Extracted records:

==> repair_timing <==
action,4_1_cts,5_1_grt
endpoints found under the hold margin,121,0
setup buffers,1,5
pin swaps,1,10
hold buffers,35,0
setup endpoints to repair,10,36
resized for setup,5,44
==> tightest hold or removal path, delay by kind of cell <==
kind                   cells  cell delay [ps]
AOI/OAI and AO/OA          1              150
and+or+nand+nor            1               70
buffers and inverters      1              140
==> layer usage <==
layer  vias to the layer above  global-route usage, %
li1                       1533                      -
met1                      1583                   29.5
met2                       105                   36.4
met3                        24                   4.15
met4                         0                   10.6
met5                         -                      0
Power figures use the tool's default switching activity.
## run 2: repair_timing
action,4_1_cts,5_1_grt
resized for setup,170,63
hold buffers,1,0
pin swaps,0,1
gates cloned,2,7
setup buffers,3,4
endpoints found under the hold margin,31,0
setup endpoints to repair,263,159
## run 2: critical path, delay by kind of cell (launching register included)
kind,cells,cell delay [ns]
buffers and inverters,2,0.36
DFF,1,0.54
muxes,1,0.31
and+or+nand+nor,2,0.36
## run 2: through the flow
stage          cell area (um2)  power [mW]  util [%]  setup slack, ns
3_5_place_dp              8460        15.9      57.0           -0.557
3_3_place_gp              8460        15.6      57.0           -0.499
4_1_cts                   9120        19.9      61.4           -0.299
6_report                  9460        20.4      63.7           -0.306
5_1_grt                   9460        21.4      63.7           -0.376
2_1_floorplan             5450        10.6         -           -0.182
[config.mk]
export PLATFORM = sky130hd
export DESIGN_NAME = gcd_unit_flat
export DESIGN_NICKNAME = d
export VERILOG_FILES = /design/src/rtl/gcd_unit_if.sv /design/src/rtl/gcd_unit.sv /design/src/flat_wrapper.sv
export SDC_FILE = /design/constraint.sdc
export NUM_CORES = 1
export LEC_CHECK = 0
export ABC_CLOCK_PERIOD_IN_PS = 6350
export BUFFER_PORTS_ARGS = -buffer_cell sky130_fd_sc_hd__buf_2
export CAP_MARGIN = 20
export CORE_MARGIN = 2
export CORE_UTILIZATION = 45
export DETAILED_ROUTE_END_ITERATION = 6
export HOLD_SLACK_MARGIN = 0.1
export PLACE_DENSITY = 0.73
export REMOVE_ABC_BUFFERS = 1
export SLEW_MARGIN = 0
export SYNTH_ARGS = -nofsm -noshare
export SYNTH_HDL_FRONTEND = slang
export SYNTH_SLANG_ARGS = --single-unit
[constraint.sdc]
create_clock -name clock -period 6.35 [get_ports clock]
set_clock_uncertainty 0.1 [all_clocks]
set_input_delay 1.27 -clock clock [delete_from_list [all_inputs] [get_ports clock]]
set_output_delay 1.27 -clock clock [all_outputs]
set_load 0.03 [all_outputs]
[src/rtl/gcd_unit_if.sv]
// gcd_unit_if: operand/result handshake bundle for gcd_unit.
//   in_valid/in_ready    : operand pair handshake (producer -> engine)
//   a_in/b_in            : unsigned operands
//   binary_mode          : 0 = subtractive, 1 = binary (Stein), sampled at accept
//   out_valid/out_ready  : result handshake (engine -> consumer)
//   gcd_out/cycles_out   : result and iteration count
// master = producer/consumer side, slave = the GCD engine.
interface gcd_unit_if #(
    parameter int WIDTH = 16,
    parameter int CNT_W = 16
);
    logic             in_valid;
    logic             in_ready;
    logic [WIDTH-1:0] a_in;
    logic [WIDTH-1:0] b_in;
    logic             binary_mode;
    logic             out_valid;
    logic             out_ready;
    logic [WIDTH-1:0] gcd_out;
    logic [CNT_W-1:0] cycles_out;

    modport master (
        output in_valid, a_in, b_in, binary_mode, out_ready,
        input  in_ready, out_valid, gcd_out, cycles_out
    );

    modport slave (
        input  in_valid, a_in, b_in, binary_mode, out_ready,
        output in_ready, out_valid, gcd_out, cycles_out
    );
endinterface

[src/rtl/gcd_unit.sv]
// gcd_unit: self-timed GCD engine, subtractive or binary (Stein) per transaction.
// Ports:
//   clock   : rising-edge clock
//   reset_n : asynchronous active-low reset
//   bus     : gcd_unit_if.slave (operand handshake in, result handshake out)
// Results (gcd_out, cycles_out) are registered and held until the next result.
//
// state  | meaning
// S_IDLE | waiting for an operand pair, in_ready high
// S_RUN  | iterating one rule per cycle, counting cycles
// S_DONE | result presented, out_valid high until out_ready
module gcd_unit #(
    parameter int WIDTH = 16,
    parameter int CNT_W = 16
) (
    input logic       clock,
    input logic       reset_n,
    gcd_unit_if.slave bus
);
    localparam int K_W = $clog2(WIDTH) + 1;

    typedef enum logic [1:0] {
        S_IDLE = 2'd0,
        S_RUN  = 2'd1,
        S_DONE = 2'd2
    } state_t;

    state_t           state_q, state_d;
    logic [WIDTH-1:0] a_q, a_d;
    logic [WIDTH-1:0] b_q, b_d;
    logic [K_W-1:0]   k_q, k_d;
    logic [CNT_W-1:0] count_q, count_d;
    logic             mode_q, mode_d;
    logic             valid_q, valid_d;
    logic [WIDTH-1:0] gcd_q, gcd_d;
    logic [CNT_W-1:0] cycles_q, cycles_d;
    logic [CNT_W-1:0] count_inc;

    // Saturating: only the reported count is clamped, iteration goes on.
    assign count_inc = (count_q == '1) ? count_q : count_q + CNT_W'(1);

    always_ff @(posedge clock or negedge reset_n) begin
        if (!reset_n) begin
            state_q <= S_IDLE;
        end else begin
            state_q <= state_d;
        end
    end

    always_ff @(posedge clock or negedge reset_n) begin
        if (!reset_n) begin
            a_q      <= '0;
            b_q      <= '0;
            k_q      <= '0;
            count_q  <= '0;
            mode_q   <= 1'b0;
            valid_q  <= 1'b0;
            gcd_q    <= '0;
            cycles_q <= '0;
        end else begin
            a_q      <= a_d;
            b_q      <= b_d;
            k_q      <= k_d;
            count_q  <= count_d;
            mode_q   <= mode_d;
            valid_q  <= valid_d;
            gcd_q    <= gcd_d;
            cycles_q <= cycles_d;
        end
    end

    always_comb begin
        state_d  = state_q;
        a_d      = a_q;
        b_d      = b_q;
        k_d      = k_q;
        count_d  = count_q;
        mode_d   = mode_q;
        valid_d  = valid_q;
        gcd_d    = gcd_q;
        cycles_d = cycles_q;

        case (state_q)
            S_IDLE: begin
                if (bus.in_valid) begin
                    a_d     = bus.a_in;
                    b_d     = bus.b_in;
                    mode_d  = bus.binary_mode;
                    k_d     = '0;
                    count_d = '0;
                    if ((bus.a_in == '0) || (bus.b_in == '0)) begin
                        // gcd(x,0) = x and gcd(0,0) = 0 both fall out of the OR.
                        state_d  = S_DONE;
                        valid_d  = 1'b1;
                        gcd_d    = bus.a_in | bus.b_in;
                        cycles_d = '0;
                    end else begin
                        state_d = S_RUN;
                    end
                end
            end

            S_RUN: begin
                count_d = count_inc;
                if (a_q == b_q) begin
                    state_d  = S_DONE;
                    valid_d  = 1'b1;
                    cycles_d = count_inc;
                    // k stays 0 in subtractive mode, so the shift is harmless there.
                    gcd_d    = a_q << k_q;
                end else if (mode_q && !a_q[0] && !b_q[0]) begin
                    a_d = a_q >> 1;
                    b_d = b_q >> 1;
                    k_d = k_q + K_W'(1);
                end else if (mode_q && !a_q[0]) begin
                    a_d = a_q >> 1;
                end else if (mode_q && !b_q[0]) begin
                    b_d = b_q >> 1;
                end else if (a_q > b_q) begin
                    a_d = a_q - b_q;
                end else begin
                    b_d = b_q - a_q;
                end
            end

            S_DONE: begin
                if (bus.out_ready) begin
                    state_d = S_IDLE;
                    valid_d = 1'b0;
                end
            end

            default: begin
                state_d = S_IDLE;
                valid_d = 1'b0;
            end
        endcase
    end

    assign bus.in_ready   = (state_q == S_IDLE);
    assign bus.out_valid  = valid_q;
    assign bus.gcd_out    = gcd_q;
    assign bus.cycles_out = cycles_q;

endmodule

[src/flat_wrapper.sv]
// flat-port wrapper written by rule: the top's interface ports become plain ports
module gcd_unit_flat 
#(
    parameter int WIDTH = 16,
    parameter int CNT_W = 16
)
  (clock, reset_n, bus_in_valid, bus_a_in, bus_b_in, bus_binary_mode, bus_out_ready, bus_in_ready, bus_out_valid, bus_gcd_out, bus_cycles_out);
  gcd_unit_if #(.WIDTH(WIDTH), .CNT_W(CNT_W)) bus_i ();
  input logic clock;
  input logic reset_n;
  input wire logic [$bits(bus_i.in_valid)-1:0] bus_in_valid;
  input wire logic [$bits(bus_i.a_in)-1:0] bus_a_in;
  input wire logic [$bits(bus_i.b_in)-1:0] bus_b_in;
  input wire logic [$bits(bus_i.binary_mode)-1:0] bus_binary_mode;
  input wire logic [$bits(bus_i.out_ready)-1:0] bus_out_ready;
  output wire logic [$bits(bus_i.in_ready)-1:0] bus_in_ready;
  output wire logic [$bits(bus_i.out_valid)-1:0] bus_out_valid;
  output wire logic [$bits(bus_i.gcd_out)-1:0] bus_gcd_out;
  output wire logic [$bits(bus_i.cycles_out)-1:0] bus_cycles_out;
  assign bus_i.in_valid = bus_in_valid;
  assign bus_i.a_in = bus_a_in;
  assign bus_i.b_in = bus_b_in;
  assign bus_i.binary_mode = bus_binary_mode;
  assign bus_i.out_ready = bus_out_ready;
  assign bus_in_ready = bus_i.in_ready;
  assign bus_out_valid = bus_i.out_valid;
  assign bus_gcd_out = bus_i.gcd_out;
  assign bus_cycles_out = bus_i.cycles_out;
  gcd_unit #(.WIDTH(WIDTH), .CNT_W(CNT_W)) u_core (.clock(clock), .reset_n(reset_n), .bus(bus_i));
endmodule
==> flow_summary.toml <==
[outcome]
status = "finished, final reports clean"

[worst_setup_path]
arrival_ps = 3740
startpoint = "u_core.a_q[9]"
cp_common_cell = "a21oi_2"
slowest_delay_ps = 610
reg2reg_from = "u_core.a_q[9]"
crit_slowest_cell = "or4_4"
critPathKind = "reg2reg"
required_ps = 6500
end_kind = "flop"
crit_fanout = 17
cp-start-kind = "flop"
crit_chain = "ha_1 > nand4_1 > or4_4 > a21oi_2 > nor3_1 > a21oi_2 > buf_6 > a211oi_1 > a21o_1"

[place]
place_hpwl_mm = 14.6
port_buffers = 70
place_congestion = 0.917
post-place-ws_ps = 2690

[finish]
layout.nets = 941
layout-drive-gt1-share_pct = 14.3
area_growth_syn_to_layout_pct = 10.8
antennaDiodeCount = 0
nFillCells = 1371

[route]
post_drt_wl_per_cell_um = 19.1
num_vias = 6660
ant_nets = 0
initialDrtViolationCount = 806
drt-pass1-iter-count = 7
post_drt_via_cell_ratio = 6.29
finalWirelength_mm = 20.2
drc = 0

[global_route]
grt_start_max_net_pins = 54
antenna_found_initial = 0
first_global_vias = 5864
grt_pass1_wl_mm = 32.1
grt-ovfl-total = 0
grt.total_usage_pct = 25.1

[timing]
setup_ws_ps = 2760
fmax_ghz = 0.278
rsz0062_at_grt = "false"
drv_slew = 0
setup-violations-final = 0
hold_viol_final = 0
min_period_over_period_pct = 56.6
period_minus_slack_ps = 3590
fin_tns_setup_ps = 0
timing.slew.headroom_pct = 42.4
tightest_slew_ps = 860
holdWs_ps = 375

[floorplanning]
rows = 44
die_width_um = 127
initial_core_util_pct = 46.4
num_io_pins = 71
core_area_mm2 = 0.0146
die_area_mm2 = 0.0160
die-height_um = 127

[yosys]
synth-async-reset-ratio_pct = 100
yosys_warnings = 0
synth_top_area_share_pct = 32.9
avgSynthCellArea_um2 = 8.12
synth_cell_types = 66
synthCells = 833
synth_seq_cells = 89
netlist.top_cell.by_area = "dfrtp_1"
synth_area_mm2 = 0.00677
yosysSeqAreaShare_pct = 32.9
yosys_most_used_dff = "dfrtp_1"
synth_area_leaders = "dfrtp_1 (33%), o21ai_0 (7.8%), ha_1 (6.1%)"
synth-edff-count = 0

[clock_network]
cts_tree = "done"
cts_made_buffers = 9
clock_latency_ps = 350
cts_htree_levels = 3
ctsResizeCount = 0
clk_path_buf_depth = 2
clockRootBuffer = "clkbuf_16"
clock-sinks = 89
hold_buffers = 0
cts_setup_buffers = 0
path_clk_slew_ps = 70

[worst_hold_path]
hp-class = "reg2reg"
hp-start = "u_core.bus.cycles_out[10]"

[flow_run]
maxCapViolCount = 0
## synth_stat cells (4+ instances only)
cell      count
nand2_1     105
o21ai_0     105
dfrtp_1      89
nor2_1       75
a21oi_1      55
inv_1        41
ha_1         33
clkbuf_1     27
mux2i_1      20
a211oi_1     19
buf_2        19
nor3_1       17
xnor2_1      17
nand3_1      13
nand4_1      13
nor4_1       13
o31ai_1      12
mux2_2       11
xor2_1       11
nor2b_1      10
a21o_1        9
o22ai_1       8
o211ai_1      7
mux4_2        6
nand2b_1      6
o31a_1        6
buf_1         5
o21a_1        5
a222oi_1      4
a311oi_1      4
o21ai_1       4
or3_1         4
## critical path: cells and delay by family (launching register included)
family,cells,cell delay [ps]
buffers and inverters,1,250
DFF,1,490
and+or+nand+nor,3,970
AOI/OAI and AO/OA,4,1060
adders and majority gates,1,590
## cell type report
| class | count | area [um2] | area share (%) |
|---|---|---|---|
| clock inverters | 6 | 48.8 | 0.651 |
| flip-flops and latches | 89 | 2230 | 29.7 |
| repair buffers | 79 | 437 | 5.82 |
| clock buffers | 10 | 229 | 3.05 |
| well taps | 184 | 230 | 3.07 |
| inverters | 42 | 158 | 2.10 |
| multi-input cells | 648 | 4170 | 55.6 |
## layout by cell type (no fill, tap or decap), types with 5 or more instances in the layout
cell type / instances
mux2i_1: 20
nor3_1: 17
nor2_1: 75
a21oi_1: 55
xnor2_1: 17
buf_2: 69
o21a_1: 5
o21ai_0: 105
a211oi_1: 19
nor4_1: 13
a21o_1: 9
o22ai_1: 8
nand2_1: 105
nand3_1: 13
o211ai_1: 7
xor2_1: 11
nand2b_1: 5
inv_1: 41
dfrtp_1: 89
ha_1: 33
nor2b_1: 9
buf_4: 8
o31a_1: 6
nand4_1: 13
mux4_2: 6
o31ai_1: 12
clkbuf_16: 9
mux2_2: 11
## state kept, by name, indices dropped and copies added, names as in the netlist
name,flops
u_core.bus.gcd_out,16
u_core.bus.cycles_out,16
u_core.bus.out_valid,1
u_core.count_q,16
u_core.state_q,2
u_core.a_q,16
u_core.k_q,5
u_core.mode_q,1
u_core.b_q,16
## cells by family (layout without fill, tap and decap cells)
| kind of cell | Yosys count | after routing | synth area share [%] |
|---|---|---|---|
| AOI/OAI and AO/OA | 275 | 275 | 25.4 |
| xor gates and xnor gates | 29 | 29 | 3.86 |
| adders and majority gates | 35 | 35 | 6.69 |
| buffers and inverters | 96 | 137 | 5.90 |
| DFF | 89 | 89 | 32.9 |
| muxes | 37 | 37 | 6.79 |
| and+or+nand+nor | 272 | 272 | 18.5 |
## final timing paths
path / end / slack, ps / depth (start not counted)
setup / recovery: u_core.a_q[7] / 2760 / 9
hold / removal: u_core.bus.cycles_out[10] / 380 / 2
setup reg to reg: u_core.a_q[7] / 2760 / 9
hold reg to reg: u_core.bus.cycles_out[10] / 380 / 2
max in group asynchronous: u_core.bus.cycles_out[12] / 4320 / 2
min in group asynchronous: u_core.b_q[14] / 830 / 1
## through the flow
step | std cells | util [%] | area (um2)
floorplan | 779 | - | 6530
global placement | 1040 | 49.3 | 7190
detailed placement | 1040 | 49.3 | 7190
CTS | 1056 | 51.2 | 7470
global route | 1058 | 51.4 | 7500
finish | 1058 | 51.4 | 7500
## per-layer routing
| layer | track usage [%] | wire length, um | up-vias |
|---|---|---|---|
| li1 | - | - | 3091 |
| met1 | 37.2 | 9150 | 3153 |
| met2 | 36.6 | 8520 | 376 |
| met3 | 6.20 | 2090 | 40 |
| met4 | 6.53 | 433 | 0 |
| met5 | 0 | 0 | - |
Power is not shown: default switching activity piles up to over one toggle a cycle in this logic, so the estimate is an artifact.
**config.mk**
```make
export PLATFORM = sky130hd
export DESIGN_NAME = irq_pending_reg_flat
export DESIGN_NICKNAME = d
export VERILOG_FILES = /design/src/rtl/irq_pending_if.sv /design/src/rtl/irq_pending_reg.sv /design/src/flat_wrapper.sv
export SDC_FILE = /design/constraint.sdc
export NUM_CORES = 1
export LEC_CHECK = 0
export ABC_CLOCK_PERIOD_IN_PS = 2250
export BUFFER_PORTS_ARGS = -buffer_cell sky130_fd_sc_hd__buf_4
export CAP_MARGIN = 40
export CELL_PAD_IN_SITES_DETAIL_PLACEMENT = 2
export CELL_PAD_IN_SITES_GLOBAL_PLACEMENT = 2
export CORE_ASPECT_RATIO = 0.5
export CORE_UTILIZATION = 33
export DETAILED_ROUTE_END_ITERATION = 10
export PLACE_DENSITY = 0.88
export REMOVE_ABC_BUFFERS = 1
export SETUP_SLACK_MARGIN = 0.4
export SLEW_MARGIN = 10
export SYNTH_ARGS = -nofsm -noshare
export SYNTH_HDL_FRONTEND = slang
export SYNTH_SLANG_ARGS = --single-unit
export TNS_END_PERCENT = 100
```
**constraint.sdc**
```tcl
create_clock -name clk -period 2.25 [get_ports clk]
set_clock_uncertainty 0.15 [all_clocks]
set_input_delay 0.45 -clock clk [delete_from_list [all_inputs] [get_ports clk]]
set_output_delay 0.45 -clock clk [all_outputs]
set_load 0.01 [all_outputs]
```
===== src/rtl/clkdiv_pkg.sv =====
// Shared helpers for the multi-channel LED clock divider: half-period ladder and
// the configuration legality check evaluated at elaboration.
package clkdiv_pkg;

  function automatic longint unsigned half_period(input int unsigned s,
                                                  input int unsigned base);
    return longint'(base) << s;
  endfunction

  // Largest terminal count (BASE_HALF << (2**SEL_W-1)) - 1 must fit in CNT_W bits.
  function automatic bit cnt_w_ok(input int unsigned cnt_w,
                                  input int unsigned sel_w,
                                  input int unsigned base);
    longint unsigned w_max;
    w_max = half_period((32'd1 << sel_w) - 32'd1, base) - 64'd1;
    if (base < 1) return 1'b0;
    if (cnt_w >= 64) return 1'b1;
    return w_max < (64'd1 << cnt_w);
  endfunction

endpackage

Your objective:
Using the records above, set down exactly the lines from the one with "logic [WIDTH-1:0] a_q, a_d;" through the one with "cycles_d = cycles_q;", inclusive, and nothing more.

Exercise solution:
    logic [WIDTH-1:0] a_q, a_d;
    logic [WIDTH-1:0] b_q, b_d;
    logic [K_W-1:0]   k_q, k_d;
    logic [CNT_W-1:0] count_q, count_d;
    logic             mode_q, mode_d;
    logic             valid_q, valid_d;
    logic [WIDTH-1:0] gcd_q, gcd_d;
    logic [CNT_W-1:0] cycles_q, cycles_d;
    logic [CNT_W-1:0] count_inc;

    // Saturating: only the reported count is clamped, iteration goes on.
    assign count_inc = (count_q == '1) ? count_q : count_q + CNT_W'(1);

    always_ff @(posedge clock or negedge reset_n) begin
        if (!reset_n) begin
            state_q <= S_IDLE;
        end else begin
            state_q <= state_d;
        end
    end

    always_ff @(posedge clock or negedge reset_n) begin
        if (!reset_n) begin
            a_q      <= '0;
            b_q      <= '0;
            k_q      <= '0;
            count_q  <= '0;
            mode_q   <= 1'b0;
            valid_q  <= 1'b0;
            gcd_q    <= '0;
            cycles_q <= '0;
        end else begin
            a_q      <= a_d;
            b_q      <= b_d;
            k_q      <= k_d;
            count_q  <= count_d;
            mode_q   <= mode_d;
            valid_q  <= valid_d;
            gcd_q    <= gcd_d;
            cycles_q <= cycles_d;
        end
    end

    always_comb begin
        state_d  = state_q;
        a_d      = a_q;
        b_d      = b_q;
        k_d      = k_q;
        count_d  = count_q;
        mode_d   = mode_q;
        valid_d  = valid_q;
        gcd_d    = gcd_q;
        cycles_d = cycles_q;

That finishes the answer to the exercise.